Stored data:
---+---

--- design/flow/run.sh ---
#!/bin/bash
# the make line also repeats each setting of config.mk as NAME=value (left out here)
make -C /OpenROAD-flow-scripts/flow DESIGN_CONFIG=/design/flow/config.mk WORK_HOME=/design/flow/orfs CLKGATE_MAP_FILE= finish
--- design/flow/config.mk ---
export PLATFORM = sky130hd
export DESIGN_NAME = axi_gpio
export DESIGN_NICKNAME = axi_gpio
export VERILOG_FILES = /design/flow/design.v
export SDC_FILE = /design/flow/constraint.sdc
export NUM_CORES = 4
export LEC_CHECK = 0
export CAP_MARGIN = 20
export CORE_MARGIN = 2
export CORE_UTILIZATION = 71
export CTS_CLUSTER_SIZE = 15
export HOLD_SLACK_MARGIN = 0.24
export PLACE_DENSITY_LB_ADDON = 0.01
export SETUP_SLACK_MARGIN = 0.57
export SLEW_MARGIN = 20
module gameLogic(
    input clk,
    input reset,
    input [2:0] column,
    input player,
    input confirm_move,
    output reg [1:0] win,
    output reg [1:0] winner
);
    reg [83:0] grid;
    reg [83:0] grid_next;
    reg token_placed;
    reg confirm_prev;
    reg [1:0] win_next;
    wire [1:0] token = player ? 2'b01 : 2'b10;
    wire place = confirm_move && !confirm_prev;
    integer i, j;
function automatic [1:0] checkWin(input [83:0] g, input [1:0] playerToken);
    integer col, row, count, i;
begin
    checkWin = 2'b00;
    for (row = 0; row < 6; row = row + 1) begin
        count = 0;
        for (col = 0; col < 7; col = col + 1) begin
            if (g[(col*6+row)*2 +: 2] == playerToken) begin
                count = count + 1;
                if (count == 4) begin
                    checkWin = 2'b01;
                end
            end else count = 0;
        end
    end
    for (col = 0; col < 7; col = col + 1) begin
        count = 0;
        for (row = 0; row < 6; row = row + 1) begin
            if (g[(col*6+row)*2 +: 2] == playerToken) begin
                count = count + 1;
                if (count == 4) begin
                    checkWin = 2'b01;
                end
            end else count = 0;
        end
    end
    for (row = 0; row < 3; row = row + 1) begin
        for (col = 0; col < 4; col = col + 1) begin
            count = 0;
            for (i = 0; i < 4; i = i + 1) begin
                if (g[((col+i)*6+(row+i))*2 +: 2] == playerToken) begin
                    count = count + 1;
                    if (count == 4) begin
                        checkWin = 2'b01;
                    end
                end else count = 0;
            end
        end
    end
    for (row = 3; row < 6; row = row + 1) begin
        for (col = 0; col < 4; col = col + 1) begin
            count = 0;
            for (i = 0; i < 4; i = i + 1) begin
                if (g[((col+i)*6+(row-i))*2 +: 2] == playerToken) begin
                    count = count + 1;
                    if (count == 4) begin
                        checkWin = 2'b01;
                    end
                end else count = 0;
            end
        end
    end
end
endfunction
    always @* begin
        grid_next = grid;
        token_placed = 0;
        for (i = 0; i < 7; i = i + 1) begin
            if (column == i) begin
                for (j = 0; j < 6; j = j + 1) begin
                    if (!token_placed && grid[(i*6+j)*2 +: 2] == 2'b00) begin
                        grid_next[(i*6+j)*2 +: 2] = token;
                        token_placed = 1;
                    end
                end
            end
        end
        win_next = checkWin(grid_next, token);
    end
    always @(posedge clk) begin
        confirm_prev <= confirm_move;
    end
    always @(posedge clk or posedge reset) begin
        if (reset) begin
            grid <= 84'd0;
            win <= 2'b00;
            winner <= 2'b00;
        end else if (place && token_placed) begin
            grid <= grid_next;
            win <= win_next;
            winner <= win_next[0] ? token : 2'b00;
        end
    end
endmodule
==> flow/design.v <==
module surrounding(CLK,rst,EN,TRIG1,TRIG2,TRIG3,TRIG4,TRIG5,ECHO1,ECHO2,ECHO3,ECHO4,ECHO5,min,distance);
input CLK;                
input rst;                
input EN;                 
output reg [3:0] distance;
output reg TRIG1,TRIG2,TRIG3,TRIG4,TRIG5;          
input ECHO1,ECHO2,ECHO3,ECHO4,ECHO5;               
output reg [3:0] min;    
reg [24:0] count;
reg [24:0] count0,count1,count2,count3,count4,count5;
reg [24:0] countsg;
always @(posedge CLK)
begin
    if(rst)
    begin
        count<=0;
        TRIG1<=0;
        TRIG2<=0;
        TRIG3<=0;
        TRIG4<=0;
        TRIG5<=0;
    end
    else if(EN==1)
	 begin 
	     TRIG1<=0;
		  TRIG2<=0;
		  TRIG3<=0;
		  TRIG4<=0;
		  TRIG5<=0;
	 end
	 else if(EN==0)
	 begin
	     if(count==0|count==1)  
		  begin
		        TRIG1<=1;
		        TRIG2<=1;
		        TRIG3<=1;
		        TRIG4<=1;
		        TRIG5<=1;
				  count<=count+1;
		  end
		  else if(count==5000)         
		  begin 
		        TRIG1<=0;
		        TRIG2<=0;
		        TRIG3<=0;
		        TRIG4<=0;
		        TRIG5<=0;
		        count<=0;
		  end
		  else 
		  begin 
		        TRIG1<=0;
		        TRIG2<=0;
		        TRIG3<=0;
		        TRIG4<=0;
		        TRIG5<=0;
				  count<=count+1;
		  end
	  end
end
always @(posedge CLK)
if(rst)
begin
    count0<=0;
    count1<=0;
    count2<=0;
    count3<=0;
    count4<=0;
    count5<=0;
    min<=0;
    distance<=0;
end
else
begin
    if(count0==5000)
	 begin
	     count0<=0;
	     count1<=0;
		  count2<=0;
		  count3<=0;
		  count4<=0;
		  count5<=0;
		  min<=0;
    end	  
	 else
	 begin
		   count0<=count0+1;
	      if(ECHO1==1)
			begin 
				count1<=count1+1;
			end
			if(ECHO2==1)
			begin 
			count2<=count2+1;
			end
			if(ECHO3==1)
			begin 
			count3<=count3+1;
			end
			if(ECHO4==1)
			begin 
			count4<=count4+1;
			end
			if(ECHO5==1)
			begin 
				count5<=count5+1;
			end
	 end
	 if(ECHO1+ECHO2+ECHO3+ECHO4+ECHO5==4)
	 begin
	     if(count1>58&&count2>58&&count3>58&&count4>58&&count5>58)  
		  begin
		      min<=0;
				distance<=0;
        end
        else if(ECHO1==0)
        begin
            min<=1;
				distance<=count1*10/58;
        end
        else if(ECHO2==0)
        begin
            min<=2;
				distance<=count2*10/58;
        end
        else if(ECHO3==0)
        begin
            min<=3;
            distance<=count3*10/58;
		  end 
        else if(ECHO4==0)
        begin
            min<=4;
				distance<=count4*10/58;
        end
        else if(ECHO5==0)
        begin
            min<=5;
				distance<=count5*10/58;
        end			  
	 end
end
endmodule
module surrounding_driver(CLK,rst,CE20,EN,minsg,SG90);
input EN;                 
input [3:0] minsg;
output reg SG90;    
input CLK;                    
input rst;                    
input CE20;                   
reg [24:0] pwm;
reg [24:0] count;
always @(posedge CLK)
begin
	  if(rst) pwm<=0;
	  else if(CE20)
	  case(minsg)
		  0:begin pwm<=0; end
		  1:begin pwm<=40;  end
		  2:begin pwm<=60; end
		  3:begin pwm<=80; end
		  4:begin pwm<=100;end
		  5:begin pwm<=120; end
		  default: pwm<=0; 
	  endcase
end
always @(posedge CLK)
begin
     if(rst)
	  begin
	       count<=0;
	       SG90<=0;
	  end
     else if(count==1000)
	  begin
	       count<=0;
	  end
	  else if(count<pwm) 
	       begin 
			     SG90<=1;
				  count<=count+1;
			 end
	  else
	       begin
			     SG90<=0;
				  count<=count+1;
			 end
end
endmodule
module display_dis(clk,rst,distance,dig,seg);
input clk;
input rst;
input [3:0]distance;
output reg[3:0]dig;
output reg[6:0]seg;
reg[3:0]data1,data2;
reg[3:0]data;
reg q;
always@(posedge clk)
if(rst)
begin
data1<=0;data2<=0;
end
else
begin
data1<=distance%10;
data2<=distance/10;
end
always @(posedge clk)
if(rst)
begin
	q<=0;dig<=0;data<=0;
end
else
begin
	q<=q+1;
	case(q)
	1'd0 : begin dig<=4'b0001; data<=data1; end
	1'd1 : begin dig<=4'b0010; data<=data2; end
	endcase
end
always @(data)
begin 
	case(data)
   4'd0 : seg=7'b1111110;
   4'd1 : seg=7'b0110000;
   4'd2 : seg=7'b1101101;
   4'd3 : seg=7'b1111001;
   4'd4 : seg=7'b0110011;
   4'd5 : seg=7'b1011011;
   4'd6 : seg=7'b1011111;
   4'd7 : seg=7'b1110000;
   4'd8 : seg=7'b1111111;
   4'd9 : seg=7'b1111011;
   default : seg=7'b1111110;
   endcase
end
endmodule
module sur(
    input        CLK,
    input        rst,
    input        EN_sur,
    input        ECHO1,
    input        ECHO2,
    input        ECHO3,
    input        ECHO4,
    input        ECHO5,
    output       TRIG1,
    output       TRIG2,
    output       TRIG3,
    output       TRIG4,
    output       TRIG5,
    output       SG90,
    output [3:0] dig,
    output [6:0] seg,
    output [3:0] dis
);
wire [3:0] min;
wire [3:0] distance;
reg [24:0] count2;
reg        CLK2;
wire       CE20 = (count2 == 2000) && !CLK2;
always @(posedge CLK)
begin
    if (rst)
    begin
        count2 <= 0;
        CLK2   <= 0;
    end
    else if (count2 == 2000)
    begin
        count2 <= 0;
        CLK2   <= ~CLK2;
    end
    else
        count2 <= count2 + 1;
end
surrounding inst4(
    .CLK(CLK), .rst(rst), .EN(EN_sur),
    .TRIG1(TRIG1), .TRIG2(TRIG2), .TRIG3(TRIG3), .TRIG4(TRIG4), .TRIG5(TRIG5),
    .ECHO1(ECHO1), .ECHO2(ECHO2), .ECHO3(ECHO3), .ECHO4(ECHO4), .ECHO5(ECHO5),
    .min(min), .distance(distance)
);
surrounding_driver inst1(
    .CLK(CLK), .rst(rst), .CE20(CE20), .EN(EN_sur), .minsg(min), .SG90(SG90)
);
display_dis inst(
    .clk(CLK), .rst(rst), .distance(distance), .dig(dig), .seg(seg)
);
assign dis = distance;
endmodule
Settings: LEC_CHECK=0, ABC_AREA=1, CAP_MARGIN=15, CORE_ASPECT_RATIO=0.92, CORE_MARGIN=2, CORE_UTILIZATION=72, CTS_CLUSTER_DIAMETER=279, MAX_ROUTING_LAYER=met4, PLACE_DENSITY_LB_ADDON=0.01, SETUP_SLACK_MARGIN=-0.39, SLEW_MARGIN=20, TNS_END_PERCENT=80; clock period 12.3 ns.
run.sh (not shown) runs the stock make flow with config.mk's settings and CLKGATE_MAP_FILE=.
The starting point stopped in global routing (5_1_grt) on ODB-0269.
Rerun with:
CAP_MARGIN = 20   (was 15)
CORE_ASPECT_RATIO = unset   (was 0.92)
CTS_CLUSTER_DIAMETER = unset   (was 279)
MAX_ROUTING_LAYER = unset   (was met4)
PLACE_DENSITY_LB_ADDON = unset   (was 0.01)
SETUP_SLACK_MARGIN = -0.67   (was -0.39)
TNS_END_PERCENT = unset   (was 80)
clock period = 12.8 ns   (was 12.3 ns; I/O delays follow)
After rerunning: Now the flow completed and failed the layout checks on setup timing; area after synthesis does not change; die area is about the same; synthesized cell count does not change.
Rerun with:
ABC_AREA = unset   (was 1)
CORE_UTILIZATION = 65   (was 72)
SETUP_SLACK_MARGIN = 4.46   (was -0.67)
clock period = 17.0 ns   (was 12.8 ns; I/O delays follow)
The changed run completed without violations.
Register-to-register slack improved by 2.1 ns.
Global-route usage went down by 5.3 points.
Via count went down by 5.5%.
Setup slack improved by 1.8 ns.
Wire length went down by 3.8%.
Critical path depth went down by 41.
Synthesized area went up by 5.0%.
Design area went up by 10%.
Die area went up by 16%.
Rerun with:
ABC_AREA = 1   (was unset)
CORE_UTILIZATION = 70   (was 65)
SETUP_SLACK_MARGIN = 1.4   (was 4.46)
Setup slack is better by 2.2 ns.
Core utilization goes down by 2.8 points.
Worst hold slack is worse by 0.015 ns.

---

Starts from the design.v that is shown in full above.
export LEC_CHECK = 0
export CAP_MARGIN = 20
export CORE_MARGIN = 2
export CORE_UTILIZATION = 40
export SLEW_MARGIN = 20
create_clock -name core_clock -period 22.1 [get_ports {CLK}]
Rerun with:
- CORE_UTILIZATION: 40 -> 65
- SETUP_SLACK_MARGIN: default -> 4.42
- clock period: 22.1 -> 17.0 ns (I/O delays scaled with it)
Outcome: Count of clock-buffer cells in the layout is lower by 3; non-clock buffer count is higher by 270; first-iteration DRC count is higher by 27%; sequential share of layout area is lower by 1.9 points; worst setup slack degrades by 1300 ps; flip-flop count does not change; final cell count is lower by about 1.6%; utilization is higher by 36 points.
Rerun with:
- ABC_AREA: default -> 1
- CORE_UTILIZATION: 65 -> 72
- PLACE_DENSITY_LB_ADDON: default -> 0.01
- SETUP_SLACK_MARGIN: 4.42 -> default
- clock period: 17.0 -> 15.9 ns (I/O delays scaled with it)
Outcome: Final area shrinks by 15%; global-route usage grows by 3.8 points; wire length shrinks by 7.9%; hold slack is worse by 27 ps.
Rerun with:
- ABC_AREA: 1 -> default
- CORE_UTILIZATION: 72 -> 31
- PLACE_DENSITY_LB_ADDON: 0.01 -> default
- clock period: 15.9 -> 22.1 ns (I/O delays scaled with it)
Result: The changed run finished clean; synthesized cell count goes down by about a fifth; wire length goes down by a few percent; clock skew goes up by 3.5 ps; setup slack improves by 290 ps; first-iteration DRC count is lower by a quarter to a third; cell area grows by a little under a tenth; sequential share of layout area fell by 1.3 points.

---

== onyx ==
// sur: RTL as listed in full above, without the edits since
make LEC_CHECK=0 ABC_AREA=1 CAP_MARGIN=20 CORE_ASPECT_RATIO=1.78 CORE_MARGIN=2 CORE_UTILIZATION=71 PLACE_DENSITY=0.36 SETUP_SLACK_MARGIN=1.52 SLEW_MARGIN=20 finish   # period 12.7 ns
onyx never completed, since it errored out during global routing (5_1_grt).
Relative to onyx, the following input files were edited for harbor:
Settings: CORE_ASPECT_RATIO removed (was 1.78); PLACE_DENSITY_LB_ADDON newly set to 0.19; CTS_CLUSTER_SIZE newly set to 15; SETUP_SLACK_MARGIN removed (was 1.52); CORE_UTILIZATION changed from 71 to 72; PLACE_DENSITY removed (was 0.36); CTS_CLUSTER_DIAMETER newly set to 231; the clock period (ns, I/O delays scaled along) changed from 12.7 to 14.8.
Results
- harbor: flow completed, timing, DRC and antenna clean
- Die area (harbor vs. onyx) decreases slightly
- harbor against onyx; die span in x is up by more than a quarter.
- Of onyx and harbor, the run reporting the higher number of setup buffers added after CTS was onyx.
Setup changes, harbor to quartz
Settings: a change of CORE_UTILIZATION from 72 to 40; a deleted ABC_AREA that had been 1; a deleted CTS_CLUSTER_DIAMETER that had been 231; a deleted CTS_CLUSTER_SIZE that had been 15; a deleted PLACE_DENSITY_LB_ADDON that had been 0.19; a change of the clock period (ns, I/O delays scaled along) from 14.8 to 12.4.
Results
Looking at master of the slowest instance on the critical path, the or4_4 result is from quartz; the dlymetal6s2s_1 one comes from harbor. Of quartz and harbor, harbor shows the higher core utilization, with quartz below it. Height of the die, quartz and harbor, higher one = quartz. quartz: slew of the pin with the lowest slew margin higher than harbor. Reported for quartz and harbor, DRC violation count after routing turned out identical to the last digit. quartz had finished all stages when the layout checks came back failing, citing setup timing. Routed wire in quartz totals more than in harbor. Compared with harbor, quartz instantiates a larger number of standard cells. Changes observed in quartz relative to harbor: post-route cell area rose by 10000 um2, area growth from synthesis to layout rose by 33 points, number of nets in the layout rose by 274, depth of the most critical reg-to-reg path fell by 47.
#### Input delta (yarrow over quartz)
Settings: an added ABC_AREA of 1; an added PLACE_DENSITY_LB_ADDON of 0.01; a change of CORE_UTILIZATION from 40 to 72; an added MAX_ROUTING_LAYER of met4; an added SETUP_SLACK_MARGIN of 3.92; a change of the clock period (ns, I/O delays scaled along) from 12.4 to 15.9.
yarrow never completed, since it errored out during global routing (5_1_grt).
No crash in quartz: every stage finished, but the layout fails its final checks due to setup timing.
In the tables for quartz and yarrow, distinct cell type count of the synthesized netlist reads higher with quartz.
The placeable core area reported for yarrow is smaller than that of quartz by about 50%.
yarrow vs quartz — total die size dropped 46%.
For garnet, these inputs were changed with respect to yarrow:
Settings: an added PLACE_DENSITY of 0.38; a deleted PLACE_DENSITY_LB_ADDON that had been 0.01; a change of CORE_UTILIZATION from 72 to 64; a deleted MAX_ROUTING_LAYER that had been met4; a deleted SETUP_SLACK_MARGIN that had been 3.92; a change of the clock period (ns, I/O delays scaled along) from 15.9 to 12.9.
--- outcome ---
- Diff yarrow..garnet | number of cells produced by synthesis | negligible
- Die span in x: garnet vs yarrow up 5.9%
- garnet and yarrow: no clean run
- Complete run, failing final checks: garnet, reason setup timing.
- Against yarrow, garnet reports a number of post-CTS setup repair buffers that is lower.
## dlf_core
module dlf_core (
   input             clk,
   input             rstn,
   input             dlf_en,
   input  [4:0]      tdc_dout,
   input  [17:0]     dlf_a2,
   input  [17:0]     dlf_a3,
   input  [17:0]     dlf_b1,
   input  [17:0]     dlf_b2,
   input  [14:0]     dlf_sdm_nc_in,
   output [15:0]     dlf_out,
   output            dlf_valid
   );
Size: roughly 6800 cells after synthesis, about 260 flip-flops.
make LEC_CHECK=0 CAP_MARGIN=0 CORE_MARGIN=2 CORE_UTILIZATION=71 CTS_CLUSTER_SIZE=36 HOLD_SLACK_MARGIN=-0.05 SETUP_SLACK_MARGIN=4.05 SLEW_MARGIN=20 finish   # period 13.7 ns
run.sh (not shown) runs the stock make flow with config.mk's settings and CLKGATE_MAP_FILE=.
The first run ran to the end with violations: setup timing.
Rerun with:
Settings changed: CAP_MARGIN 0 to 20, CORE_UTILIZATION 71 to 40, CTS_CLUSTER_SIZE 36 to not set, HOLD_SLACK_MARGIN -0.05 to not set, SETUP_SLACK_MARGIN 4.05 to not set.
Clock period 13.7 ns to 25.0 ns, I/O delays scaled along.
This time the run completed with no timing, DRC or antenna violations.
Utilization came out lower by 41 points.
Via count is lower by 10%.
Flip-flop count is unchanged.
Non-clock buffer count decreases by 750.
Hold slack gets better by 0.0081 ns.
Design area decreases by 9.1%.
Cell count is higher by 1.6%.
Routed wire length decreases by 6.8%.
Setup slack gets better by 6.5 ns.
Rerun with:
Settings changed: SLEW_MARGIN 20 to 35, TNS_END_PERCENT set to 75.
Outcome: The new run produced a clean layout. Area after synthesis stays the same. Maximum frequency hardly moves. Synthesized cell count stays the same. Via count shrinks by 0.38%. Utilization stays flat.
Rerun with:
Settings changed: CTS_CLUSTER_DIAMETER set to 81, GPL_TIMING_DRIVEN set to 0, MAX_ROUTING_LAYER set to met4, SLEW_MARGIN 35 to 20, TNS_END_PERCENT 75 to 25.
- worst hold slack gets worse by 0.0091 ns
- die size does not change
- synthesized cell count stays the same
- worst setup slack gets worse by 0.60 ns
Rerun with:
Settings changed: ABC_AREA set to 1, CELL_PAD_IN_SITES_GLOBAL_PLACEMENT set to 2, CORE_ASPECT_RATIO set to 0.7, CORE_MARGIN 2 to 10, CTS_CLUSTER_DIAMETER 81 to 50, GPL_ROUTABILITY_DRIVEN set to 0, GPL_TIMING_DRIVEN 0 to not set, MIN_ROUTING_LAYER set to met1, PLACE_DENSITY set to 0.61, SLEW_MARGIN 20 to 30, TNS_END_PERCENT 25 to 15.
Fmax is higher by 3.6%; setup slack gets better by 0.85 ns; non-clock buffer count shrinks by 161; count of clock-buffer cells in the layout rises by 4.
Rerun with:
Settings changed: ABC_AREA 1 to not set, CELL_PAD_IN_SITES_GLOBAL_PLACEMENT 2 to not set, CORE_ASPECT_RATIO 0.7 to not set, CORE_MARGIN 10 to 2, CTS_CLUSTER_DIAMETER 50 to 102, CTS_CLUSTER_SIZE set to 13, GPL_ROUTABILITY_DRIVEN 0 to not set, MAX_ROUTING_LAYER met4 to not set, MIN_ROUTING_LAYER met1 to not set, PLACE_DENSITY 0.61 to not set, PLACE_DENSITY_LB_ADDON set to 0.05, SETUP_SLACK_MARGIN set to -1.29, SLEW_MARGIN 30 to 20, TNS_END_PERCENT 15 to not set.
The new run passed the timing, DRC and antenna checks.
Final area came out lower slightly.
Synthesized cell count is lower by a little under a tenth.
Worst hold slack stays flat.
Setup slack got worse by 0.26 ns.
Synthesized area is higher slightly.
Global-route usage decreases by 2.2 points.
Register-to-register slack gets worse by 0.30 ns.
Sequential cell count stays the same.
Clock-buffer cell count fell by 23.
Cell count drops by a little under a tenth.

---+---

ABOUT THIS EXERCISE: Which of the lines above include the word "checkWin"? Copy each of them.

THE COMPLETED TASK:
function automatic [1:0] checkWin(input [83:0] g, input [1:0] playerToken);
    checkWin = 2'b00;
                    checkWin = 2'b01;
                    checkWin = 2'b01;
                        checkWin = 2'b01;
                        checkWin = 2'b01;
        win_next = checkWin(grid_next, token);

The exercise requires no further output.